[[ Data records, beginning ]]
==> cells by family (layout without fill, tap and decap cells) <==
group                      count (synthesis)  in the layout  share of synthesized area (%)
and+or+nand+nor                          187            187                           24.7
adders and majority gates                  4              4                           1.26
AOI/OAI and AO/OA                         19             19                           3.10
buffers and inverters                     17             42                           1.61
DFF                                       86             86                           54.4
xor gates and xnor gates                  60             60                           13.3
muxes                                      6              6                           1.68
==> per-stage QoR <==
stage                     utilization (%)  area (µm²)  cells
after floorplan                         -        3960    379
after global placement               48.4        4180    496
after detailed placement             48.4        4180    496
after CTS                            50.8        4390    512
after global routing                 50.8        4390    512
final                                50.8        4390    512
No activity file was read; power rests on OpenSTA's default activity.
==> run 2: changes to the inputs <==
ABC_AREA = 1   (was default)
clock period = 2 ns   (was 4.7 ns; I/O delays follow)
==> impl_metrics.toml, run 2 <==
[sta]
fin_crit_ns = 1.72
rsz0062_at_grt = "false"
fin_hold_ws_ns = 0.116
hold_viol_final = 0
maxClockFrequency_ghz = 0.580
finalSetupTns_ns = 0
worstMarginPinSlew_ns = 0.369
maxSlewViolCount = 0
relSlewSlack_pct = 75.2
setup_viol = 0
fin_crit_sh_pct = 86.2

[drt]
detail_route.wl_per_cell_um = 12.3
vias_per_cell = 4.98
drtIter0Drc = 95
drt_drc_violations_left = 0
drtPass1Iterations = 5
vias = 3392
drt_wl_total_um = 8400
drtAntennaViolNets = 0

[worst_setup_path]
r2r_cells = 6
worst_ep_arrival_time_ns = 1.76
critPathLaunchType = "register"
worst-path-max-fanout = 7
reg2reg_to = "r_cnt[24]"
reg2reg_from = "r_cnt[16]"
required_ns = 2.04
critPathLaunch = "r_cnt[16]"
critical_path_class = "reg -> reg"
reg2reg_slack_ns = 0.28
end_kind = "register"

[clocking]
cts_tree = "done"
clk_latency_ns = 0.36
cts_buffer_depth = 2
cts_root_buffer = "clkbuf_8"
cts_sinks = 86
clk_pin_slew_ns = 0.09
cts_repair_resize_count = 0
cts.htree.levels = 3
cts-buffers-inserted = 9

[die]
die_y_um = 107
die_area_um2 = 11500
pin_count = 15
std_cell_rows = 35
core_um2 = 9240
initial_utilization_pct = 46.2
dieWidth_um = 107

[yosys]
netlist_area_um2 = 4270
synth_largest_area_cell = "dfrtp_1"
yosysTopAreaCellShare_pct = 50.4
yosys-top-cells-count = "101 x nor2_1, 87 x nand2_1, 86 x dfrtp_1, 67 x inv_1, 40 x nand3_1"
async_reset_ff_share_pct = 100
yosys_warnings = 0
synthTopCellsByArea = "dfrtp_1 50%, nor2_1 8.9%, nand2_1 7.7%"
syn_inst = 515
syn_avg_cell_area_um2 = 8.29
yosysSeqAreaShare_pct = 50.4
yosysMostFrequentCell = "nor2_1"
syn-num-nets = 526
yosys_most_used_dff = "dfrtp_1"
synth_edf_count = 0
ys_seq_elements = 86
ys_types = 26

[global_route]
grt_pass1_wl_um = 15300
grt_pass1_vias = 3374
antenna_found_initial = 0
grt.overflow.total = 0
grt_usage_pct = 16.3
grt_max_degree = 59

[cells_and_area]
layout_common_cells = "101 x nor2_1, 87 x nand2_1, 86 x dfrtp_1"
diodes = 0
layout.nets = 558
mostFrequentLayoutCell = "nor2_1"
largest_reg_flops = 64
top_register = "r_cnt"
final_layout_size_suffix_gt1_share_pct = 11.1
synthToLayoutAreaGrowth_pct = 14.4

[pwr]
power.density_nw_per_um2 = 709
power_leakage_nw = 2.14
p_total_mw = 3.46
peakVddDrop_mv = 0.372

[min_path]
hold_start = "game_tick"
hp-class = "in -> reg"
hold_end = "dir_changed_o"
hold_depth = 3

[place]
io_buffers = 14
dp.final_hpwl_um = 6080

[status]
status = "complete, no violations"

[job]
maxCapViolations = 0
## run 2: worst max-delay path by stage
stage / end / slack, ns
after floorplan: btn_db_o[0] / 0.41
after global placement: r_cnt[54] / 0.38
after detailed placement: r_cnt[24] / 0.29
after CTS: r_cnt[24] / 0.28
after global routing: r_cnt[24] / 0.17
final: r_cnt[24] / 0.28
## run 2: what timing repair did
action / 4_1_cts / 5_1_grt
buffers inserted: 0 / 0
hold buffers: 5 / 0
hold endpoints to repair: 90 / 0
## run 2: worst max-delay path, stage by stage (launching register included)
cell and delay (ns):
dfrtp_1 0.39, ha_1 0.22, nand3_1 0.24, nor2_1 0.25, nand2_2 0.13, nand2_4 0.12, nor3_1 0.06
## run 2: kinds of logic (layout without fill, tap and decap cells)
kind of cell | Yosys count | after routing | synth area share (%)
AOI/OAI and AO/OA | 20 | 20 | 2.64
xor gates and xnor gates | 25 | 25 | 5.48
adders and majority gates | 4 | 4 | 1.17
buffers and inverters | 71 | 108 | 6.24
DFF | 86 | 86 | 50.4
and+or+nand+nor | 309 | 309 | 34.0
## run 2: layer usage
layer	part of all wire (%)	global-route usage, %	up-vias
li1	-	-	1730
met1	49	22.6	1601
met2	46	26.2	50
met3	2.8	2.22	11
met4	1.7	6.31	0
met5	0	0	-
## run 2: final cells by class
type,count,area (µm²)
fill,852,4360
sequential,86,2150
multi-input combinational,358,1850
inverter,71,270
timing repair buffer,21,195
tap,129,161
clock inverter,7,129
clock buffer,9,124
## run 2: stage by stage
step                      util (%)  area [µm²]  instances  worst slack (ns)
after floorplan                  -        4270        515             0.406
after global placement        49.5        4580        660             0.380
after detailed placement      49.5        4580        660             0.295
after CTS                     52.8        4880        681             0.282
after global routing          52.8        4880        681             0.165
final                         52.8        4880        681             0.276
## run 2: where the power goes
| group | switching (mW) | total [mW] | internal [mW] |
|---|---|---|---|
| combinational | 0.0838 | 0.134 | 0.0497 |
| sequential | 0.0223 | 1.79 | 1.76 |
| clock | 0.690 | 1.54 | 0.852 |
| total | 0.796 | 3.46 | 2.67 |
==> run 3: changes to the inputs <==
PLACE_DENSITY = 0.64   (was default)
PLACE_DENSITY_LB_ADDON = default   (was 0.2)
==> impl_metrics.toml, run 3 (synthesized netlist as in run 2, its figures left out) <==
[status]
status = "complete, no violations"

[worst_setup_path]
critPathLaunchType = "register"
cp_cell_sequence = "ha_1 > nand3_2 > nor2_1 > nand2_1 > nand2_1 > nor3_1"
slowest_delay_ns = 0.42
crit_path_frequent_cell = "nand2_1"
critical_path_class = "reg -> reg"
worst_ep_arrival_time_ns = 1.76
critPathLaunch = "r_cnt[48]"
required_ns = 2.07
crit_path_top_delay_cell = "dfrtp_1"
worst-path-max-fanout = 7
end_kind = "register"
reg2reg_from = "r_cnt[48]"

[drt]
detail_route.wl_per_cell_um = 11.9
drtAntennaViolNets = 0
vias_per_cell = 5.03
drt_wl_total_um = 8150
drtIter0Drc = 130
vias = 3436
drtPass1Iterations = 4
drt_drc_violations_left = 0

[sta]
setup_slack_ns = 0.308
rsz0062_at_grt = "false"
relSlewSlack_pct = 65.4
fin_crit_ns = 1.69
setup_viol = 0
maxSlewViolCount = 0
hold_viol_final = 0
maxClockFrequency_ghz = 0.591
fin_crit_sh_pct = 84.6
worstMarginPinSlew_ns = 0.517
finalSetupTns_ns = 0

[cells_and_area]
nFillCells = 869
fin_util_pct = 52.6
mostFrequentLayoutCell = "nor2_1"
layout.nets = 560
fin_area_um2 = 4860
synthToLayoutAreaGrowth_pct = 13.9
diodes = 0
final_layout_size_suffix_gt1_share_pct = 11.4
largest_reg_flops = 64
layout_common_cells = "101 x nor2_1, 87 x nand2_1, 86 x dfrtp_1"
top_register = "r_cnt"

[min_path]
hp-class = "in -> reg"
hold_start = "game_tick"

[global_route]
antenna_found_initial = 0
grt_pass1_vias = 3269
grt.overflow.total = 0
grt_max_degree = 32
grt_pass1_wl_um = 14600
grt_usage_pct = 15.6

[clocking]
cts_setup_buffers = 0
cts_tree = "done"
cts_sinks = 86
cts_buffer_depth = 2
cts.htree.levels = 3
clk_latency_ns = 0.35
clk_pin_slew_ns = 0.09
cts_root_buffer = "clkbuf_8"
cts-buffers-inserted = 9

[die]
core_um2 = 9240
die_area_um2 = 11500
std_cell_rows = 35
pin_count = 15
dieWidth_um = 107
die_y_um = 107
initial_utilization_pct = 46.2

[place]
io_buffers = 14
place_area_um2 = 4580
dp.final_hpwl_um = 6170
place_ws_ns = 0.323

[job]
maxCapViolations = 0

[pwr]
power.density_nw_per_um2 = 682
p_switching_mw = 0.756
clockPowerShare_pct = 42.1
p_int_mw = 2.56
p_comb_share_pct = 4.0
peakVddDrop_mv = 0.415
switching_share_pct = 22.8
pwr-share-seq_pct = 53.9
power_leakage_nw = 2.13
### config.mk
export PLATFORM = sky130hd
export DESIGN_NAME = hazard_forward_unit
export DESIGN_NICKNAME = d
export VERILOG_FILES = /design/src/rtl/hazard_forward_unit.sv
export SDC_FILE = /design/constraint.sdc
export NUM_CORES = 1
export LEC_CHECK = 0
export CORE_UTILIZATION = 41
export DETAILED_ROUTE_END_ITERATION = 6
export HOLD_SLACK_MARGIN = 0.05
export PLACE_DENSITY = 0.91
export SETUP_SLACK_MARGIN = 0.2
export SYNTH_ARGS = -nofsm -noshare
export SYNTH_HDL_FRONTEND = slang
export SYNTH_SLANG_ARGS = --single-unit
### constraint.sdc
create_clock -name clk -period 5.45 [get_ports clk]
set_input_delay 1.09 -clock clk [delete_from_list [all_inputs] [get_ports clk]]
set_output_delay 1.09 -clock clk [all_outputs]
set_load 0.01 [all_outputs]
[[ Data records, end ]]
| Goal of the exercise |
Please copy the lines above from the line with "tap,129,161" up to and including the line with "1.54 | 0.852 |", exactly as written and with nothing else.

| Solution to the problem |
tap,129,161
clock inverter,7,129
clock buffer,9,124
## run 2: stage by stage
step                      util (%)  area [µm²]  instances  worst slack (ns)
after floorplan                  -        4270        515             0.406
after global placement        49.5        4580        660             0.380
after detailed placement      49.5        4580        660             0.295
after CTS                     52.8        4880        681             0.282
after global routing          52.8        4880        681             0.165
final                         52.8        4880        681             0.276
## run 2: where the power goes
| group | switching (mW) | total [mW] | internal [mW] |
|---|---|---|---|
| combinational | 0.0838 | 0.134 | 0.0497 |
| sequential | 0.0223 | 1.79 | 1.76 |
| clock | 0.690 | 1.54 | 0.852 |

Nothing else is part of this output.